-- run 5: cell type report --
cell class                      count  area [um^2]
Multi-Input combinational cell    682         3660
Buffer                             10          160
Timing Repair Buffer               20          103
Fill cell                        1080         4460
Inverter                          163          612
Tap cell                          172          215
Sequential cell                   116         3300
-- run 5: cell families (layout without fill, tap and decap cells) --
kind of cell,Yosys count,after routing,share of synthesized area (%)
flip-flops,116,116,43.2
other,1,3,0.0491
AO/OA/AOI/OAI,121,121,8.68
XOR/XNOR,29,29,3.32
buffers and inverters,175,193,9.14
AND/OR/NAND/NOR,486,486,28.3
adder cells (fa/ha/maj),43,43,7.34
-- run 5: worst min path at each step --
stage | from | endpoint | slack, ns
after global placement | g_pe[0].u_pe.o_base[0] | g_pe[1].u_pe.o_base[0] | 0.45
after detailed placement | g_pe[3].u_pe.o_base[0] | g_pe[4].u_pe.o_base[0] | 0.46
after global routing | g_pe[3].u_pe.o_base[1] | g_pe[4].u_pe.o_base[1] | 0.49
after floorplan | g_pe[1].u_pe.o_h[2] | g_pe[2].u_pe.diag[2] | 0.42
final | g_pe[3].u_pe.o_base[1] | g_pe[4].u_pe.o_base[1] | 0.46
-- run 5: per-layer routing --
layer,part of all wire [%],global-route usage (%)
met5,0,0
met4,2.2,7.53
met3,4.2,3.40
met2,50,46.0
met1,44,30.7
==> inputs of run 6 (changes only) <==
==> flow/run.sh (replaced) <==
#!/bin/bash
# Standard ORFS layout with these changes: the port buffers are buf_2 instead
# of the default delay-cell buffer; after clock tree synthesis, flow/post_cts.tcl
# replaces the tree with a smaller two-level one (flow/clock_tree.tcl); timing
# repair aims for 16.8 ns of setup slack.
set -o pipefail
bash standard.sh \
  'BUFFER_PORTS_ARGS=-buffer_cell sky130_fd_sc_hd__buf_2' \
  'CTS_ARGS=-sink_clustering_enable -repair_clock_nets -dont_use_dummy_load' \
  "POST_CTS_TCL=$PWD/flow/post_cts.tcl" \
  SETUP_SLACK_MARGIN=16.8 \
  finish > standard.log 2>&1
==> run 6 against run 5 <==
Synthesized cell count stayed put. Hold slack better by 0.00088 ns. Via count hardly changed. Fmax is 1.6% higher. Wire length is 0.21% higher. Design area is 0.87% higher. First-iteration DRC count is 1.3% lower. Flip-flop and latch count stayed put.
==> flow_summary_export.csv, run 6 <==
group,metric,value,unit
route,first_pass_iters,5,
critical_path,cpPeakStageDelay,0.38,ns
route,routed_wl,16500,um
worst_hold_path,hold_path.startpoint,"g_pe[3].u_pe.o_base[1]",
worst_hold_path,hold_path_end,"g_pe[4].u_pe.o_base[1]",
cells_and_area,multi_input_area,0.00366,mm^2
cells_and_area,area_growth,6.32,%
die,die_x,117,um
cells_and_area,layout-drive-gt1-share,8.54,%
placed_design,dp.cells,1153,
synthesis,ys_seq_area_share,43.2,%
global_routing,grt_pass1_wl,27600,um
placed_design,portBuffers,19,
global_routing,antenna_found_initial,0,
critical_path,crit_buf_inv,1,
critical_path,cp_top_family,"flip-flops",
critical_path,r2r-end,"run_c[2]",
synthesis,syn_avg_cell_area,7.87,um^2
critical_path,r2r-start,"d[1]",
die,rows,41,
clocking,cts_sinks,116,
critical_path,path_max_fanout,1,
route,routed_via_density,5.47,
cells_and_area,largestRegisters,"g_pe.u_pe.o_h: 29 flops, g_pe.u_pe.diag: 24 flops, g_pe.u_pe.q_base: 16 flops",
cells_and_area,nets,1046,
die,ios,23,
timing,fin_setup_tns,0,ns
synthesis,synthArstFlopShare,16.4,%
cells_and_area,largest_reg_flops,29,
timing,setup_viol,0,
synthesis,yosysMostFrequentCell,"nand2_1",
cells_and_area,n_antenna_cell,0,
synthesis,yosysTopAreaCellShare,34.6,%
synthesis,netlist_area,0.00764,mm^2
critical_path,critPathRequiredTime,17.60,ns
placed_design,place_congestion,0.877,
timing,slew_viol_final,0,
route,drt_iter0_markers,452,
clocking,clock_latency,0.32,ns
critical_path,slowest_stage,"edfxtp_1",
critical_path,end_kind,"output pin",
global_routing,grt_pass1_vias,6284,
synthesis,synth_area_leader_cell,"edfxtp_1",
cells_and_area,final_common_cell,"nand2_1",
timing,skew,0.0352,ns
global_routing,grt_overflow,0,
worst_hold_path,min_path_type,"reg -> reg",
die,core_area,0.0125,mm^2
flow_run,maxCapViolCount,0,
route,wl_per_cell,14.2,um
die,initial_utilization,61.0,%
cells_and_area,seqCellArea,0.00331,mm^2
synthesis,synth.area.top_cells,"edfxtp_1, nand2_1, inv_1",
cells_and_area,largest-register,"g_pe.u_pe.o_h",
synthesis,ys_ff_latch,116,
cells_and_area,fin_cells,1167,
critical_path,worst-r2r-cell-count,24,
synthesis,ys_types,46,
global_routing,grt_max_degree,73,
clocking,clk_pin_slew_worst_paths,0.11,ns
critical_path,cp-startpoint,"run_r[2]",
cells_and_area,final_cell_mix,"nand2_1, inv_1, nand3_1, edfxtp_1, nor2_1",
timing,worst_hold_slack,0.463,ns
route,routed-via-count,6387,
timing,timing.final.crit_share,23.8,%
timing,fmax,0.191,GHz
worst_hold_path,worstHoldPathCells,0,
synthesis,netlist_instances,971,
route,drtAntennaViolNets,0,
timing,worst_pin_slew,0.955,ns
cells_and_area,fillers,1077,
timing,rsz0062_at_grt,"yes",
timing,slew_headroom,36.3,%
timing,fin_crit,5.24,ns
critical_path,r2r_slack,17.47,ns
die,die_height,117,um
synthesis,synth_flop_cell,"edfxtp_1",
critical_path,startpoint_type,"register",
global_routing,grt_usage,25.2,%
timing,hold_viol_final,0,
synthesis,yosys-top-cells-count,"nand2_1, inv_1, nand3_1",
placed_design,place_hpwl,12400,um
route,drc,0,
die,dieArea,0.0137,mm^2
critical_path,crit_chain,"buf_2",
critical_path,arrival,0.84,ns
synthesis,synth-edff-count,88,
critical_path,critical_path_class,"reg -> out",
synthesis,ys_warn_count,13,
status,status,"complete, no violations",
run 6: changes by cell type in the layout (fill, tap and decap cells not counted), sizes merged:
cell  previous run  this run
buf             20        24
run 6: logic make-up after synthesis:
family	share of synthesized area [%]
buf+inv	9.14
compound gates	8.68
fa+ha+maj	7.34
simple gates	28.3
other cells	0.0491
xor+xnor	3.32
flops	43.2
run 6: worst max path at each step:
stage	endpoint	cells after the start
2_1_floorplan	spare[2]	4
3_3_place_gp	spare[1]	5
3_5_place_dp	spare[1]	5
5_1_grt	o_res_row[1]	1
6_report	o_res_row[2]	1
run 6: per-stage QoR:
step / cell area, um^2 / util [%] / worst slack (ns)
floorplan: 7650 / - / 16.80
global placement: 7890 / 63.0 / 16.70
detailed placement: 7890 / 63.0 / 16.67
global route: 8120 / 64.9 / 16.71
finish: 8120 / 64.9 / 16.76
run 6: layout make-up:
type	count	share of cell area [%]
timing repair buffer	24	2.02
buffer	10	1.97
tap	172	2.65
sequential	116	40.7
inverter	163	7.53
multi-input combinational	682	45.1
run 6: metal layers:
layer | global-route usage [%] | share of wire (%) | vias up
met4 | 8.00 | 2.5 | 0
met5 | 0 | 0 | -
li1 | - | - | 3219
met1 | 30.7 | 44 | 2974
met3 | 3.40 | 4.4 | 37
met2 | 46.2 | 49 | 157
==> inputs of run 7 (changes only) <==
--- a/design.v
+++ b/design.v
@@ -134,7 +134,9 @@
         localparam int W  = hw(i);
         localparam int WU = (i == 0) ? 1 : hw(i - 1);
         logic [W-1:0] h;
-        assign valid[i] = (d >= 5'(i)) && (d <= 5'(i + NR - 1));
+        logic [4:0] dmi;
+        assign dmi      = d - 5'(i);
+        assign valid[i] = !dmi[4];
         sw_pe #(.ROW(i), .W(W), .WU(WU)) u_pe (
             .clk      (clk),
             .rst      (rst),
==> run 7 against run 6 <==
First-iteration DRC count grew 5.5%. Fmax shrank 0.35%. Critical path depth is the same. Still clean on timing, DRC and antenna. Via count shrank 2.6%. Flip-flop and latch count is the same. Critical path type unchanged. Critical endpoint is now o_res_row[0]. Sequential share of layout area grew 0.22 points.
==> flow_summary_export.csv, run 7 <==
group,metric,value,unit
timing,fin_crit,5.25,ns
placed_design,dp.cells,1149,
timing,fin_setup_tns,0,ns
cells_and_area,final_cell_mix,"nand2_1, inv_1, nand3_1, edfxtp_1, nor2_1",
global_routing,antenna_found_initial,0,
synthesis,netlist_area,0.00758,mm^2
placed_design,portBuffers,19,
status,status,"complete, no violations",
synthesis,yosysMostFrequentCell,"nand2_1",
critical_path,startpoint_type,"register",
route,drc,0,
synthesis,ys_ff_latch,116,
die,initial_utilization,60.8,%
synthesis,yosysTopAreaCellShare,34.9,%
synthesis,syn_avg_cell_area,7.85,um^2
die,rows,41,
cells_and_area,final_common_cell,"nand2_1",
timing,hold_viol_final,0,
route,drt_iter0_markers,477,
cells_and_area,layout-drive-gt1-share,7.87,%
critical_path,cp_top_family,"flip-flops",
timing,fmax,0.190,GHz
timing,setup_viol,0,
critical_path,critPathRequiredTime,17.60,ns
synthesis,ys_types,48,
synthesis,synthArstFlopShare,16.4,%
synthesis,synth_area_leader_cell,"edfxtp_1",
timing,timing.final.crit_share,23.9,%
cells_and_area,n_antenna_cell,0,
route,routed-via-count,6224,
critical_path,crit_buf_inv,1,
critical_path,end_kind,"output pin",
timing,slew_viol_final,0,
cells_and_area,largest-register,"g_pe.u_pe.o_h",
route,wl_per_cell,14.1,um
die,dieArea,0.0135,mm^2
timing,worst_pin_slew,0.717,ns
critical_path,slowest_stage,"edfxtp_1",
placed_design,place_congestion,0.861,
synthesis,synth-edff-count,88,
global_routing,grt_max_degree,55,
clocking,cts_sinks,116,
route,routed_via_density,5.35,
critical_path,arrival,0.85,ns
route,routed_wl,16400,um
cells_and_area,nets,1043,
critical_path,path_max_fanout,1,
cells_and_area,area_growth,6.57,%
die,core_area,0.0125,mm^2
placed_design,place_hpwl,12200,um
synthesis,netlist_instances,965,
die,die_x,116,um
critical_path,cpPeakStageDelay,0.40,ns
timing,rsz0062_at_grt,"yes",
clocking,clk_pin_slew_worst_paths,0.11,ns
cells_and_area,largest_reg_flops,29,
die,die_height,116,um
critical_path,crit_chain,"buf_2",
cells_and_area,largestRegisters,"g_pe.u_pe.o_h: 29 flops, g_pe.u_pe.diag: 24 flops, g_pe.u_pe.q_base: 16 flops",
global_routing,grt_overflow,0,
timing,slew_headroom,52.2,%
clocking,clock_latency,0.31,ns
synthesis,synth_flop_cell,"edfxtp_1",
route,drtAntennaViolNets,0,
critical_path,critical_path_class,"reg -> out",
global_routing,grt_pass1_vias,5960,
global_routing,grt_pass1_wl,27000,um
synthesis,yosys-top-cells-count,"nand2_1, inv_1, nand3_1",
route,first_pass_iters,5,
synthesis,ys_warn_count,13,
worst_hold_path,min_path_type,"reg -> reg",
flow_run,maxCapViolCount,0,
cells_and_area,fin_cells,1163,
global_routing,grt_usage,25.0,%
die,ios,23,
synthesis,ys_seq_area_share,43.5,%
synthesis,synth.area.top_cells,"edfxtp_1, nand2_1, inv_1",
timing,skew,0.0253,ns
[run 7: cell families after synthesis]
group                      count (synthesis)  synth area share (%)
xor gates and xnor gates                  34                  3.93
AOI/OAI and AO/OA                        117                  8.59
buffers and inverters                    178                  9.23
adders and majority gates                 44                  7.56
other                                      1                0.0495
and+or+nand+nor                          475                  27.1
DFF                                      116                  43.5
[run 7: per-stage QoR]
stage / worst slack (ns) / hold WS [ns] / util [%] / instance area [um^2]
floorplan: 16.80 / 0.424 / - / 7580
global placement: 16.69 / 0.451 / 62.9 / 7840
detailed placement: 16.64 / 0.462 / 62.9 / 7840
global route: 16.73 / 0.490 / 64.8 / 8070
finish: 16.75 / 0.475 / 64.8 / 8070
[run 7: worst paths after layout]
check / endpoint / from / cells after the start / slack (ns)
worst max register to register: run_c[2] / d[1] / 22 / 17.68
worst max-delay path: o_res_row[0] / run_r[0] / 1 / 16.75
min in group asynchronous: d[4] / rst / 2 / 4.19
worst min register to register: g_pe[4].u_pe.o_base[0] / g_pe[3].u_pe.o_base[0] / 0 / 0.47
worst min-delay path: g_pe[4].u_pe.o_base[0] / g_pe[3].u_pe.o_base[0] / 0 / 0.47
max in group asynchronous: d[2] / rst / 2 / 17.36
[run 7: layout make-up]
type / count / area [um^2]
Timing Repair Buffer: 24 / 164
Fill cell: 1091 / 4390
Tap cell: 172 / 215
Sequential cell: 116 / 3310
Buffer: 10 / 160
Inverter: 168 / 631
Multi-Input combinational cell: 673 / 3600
____________
**Problem to solve:**
Take the line with "xor gates and" and all lines after it through the end of the records, and write them out exactly; include nothing else.

**Task solution:**
xor gates and xnor gates                  34                  3.93
AOI/OAI and AO/OA                        117                  8.59
buffers and inverters                    178                  9.23
adders and majority gates                 44                  7.56
other                                      1                0.0495
and+or+nand+nor                          475                  27.1
DFF                                      116                  43.5
[run 7: per-stage QoR]
stage / worst slack (ns) / hold WS [ns] / util [%] / instance area [um^2]
floorplan: 16.80 / 0.424 / - / 7580
global placement: 16.69 / 0.451 / 62.9 / 7840
detailed placement: 16.64 / 0.462 / 62.9 / 7840
global route: 16.73 / 0.490 / 64.8 / 8070
finish: 16.75 / 0.475 / 64.8 / 8070
[run 7: worst paths after layout]
check / endpoint / from / cells after the start / slack (ns)
worst max register to register: run_c[2] / d[1] / 22 / 17.68
worst max-delay path: o_res_row[0] / run_r[0] / 1 / 16.75
min in group asynchronous: d[4] / rst / 2 / 4.19
worst min register to register: g_pe[4].u_pe.o_base[0] / g_pe[3].u_pe.o_base[0] / 0 / 0.47
worst min-delay path: g_pe[4].u_pe.o_base[0] / g_pe[3].u_pe.o_base[0] / 0 / 0.47
max in group asynchronous: d[2] / rst / 2 / 17.36
[run 7: layout make-up]
type / count / area [um^2]
Timing Repair Buffer: 24 / 164
Fill cell: 1091 / 4390
Tap cell: 172 / 215
Sequential cell: 116 / 3310
Buffer: 10 / 160
Inverter: 168 / 631
Multi-Input combinational cell: 673 / 3600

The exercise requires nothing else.